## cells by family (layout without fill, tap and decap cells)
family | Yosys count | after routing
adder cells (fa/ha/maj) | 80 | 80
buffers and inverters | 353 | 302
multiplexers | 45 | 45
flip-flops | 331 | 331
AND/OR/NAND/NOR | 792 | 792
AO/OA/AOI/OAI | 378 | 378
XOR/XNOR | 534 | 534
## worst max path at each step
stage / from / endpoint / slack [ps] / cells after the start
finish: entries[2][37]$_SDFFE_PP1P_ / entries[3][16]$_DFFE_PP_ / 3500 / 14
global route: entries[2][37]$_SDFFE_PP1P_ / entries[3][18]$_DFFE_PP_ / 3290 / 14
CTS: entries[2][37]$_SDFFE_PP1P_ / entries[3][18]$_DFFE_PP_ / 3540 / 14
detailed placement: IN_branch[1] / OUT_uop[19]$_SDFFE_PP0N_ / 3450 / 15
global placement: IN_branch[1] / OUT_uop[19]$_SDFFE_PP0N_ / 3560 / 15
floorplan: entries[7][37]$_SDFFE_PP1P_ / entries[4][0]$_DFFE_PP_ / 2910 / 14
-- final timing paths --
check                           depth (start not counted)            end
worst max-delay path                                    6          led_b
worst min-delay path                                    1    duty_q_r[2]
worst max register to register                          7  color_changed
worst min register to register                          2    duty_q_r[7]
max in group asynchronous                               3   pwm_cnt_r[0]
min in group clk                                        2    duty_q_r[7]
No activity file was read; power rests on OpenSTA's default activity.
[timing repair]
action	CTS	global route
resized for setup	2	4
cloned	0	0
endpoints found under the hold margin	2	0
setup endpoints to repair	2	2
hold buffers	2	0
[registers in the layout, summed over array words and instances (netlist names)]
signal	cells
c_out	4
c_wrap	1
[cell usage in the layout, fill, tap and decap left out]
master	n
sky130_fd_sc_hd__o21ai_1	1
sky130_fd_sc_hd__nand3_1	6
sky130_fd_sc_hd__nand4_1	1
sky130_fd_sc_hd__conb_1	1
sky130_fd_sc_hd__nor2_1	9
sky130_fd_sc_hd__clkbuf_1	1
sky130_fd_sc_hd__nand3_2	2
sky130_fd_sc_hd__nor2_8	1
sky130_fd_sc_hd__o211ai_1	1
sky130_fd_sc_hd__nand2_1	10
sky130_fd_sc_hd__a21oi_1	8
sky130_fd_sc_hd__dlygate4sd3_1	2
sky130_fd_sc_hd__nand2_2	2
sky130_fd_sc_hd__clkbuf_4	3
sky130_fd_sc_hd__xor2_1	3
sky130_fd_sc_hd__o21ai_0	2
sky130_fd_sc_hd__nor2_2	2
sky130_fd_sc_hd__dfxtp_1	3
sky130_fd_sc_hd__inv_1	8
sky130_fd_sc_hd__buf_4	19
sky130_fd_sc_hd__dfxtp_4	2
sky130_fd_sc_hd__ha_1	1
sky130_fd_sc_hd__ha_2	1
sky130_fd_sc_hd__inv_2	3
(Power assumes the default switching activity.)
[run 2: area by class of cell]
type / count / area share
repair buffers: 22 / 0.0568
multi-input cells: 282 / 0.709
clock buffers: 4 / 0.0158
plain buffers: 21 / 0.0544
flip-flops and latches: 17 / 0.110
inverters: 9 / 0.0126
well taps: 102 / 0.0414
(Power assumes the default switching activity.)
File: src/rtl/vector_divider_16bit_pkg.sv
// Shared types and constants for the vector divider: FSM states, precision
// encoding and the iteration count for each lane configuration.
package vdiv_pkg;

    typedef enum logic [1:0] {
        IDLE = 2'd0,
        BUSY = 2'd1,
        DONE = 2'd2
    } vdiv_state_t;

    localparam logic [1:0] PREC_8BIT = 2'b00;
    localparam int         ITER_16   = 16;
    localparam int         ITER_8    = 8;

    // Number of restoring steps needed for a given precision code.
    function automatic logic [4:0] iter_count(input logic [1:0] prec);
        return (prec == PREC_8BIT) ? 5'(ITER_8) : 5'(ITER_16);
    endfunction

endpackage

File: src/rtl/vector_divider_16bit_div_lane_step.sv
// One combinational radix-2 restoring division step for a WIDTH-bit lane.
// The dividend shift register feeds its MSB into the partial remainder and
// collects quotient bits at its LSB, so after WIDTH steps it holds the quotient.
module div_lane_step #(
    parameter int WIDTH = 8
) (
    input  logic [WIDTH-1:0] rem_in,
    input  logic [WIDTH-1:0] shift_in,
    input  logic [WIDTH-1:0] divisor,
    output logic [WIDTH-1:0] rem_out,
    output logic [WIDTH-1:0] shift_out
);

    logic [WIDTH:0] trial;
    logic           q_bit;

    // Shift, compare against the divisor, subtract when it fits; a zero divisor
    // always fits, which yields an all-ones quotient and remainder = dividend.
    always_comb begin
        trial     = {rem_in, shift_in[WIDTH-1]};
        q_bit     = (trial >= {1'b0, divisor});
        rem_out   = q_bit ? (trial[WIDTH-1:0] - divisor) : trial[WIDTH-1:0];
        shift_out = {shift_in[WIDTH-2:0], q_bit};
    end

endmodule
- - -
◆ What you are asked to do ◆
Go through the material line by line. Show each line that contains the string "buffers".

◆ Result for this task ◆
buffers and inverters | 353 | 302
hold buffers	2	0
repair buffers: 22 / 0.0568
clock buffers: 4 / 0.0158
plain buffers: 21 / 0.0544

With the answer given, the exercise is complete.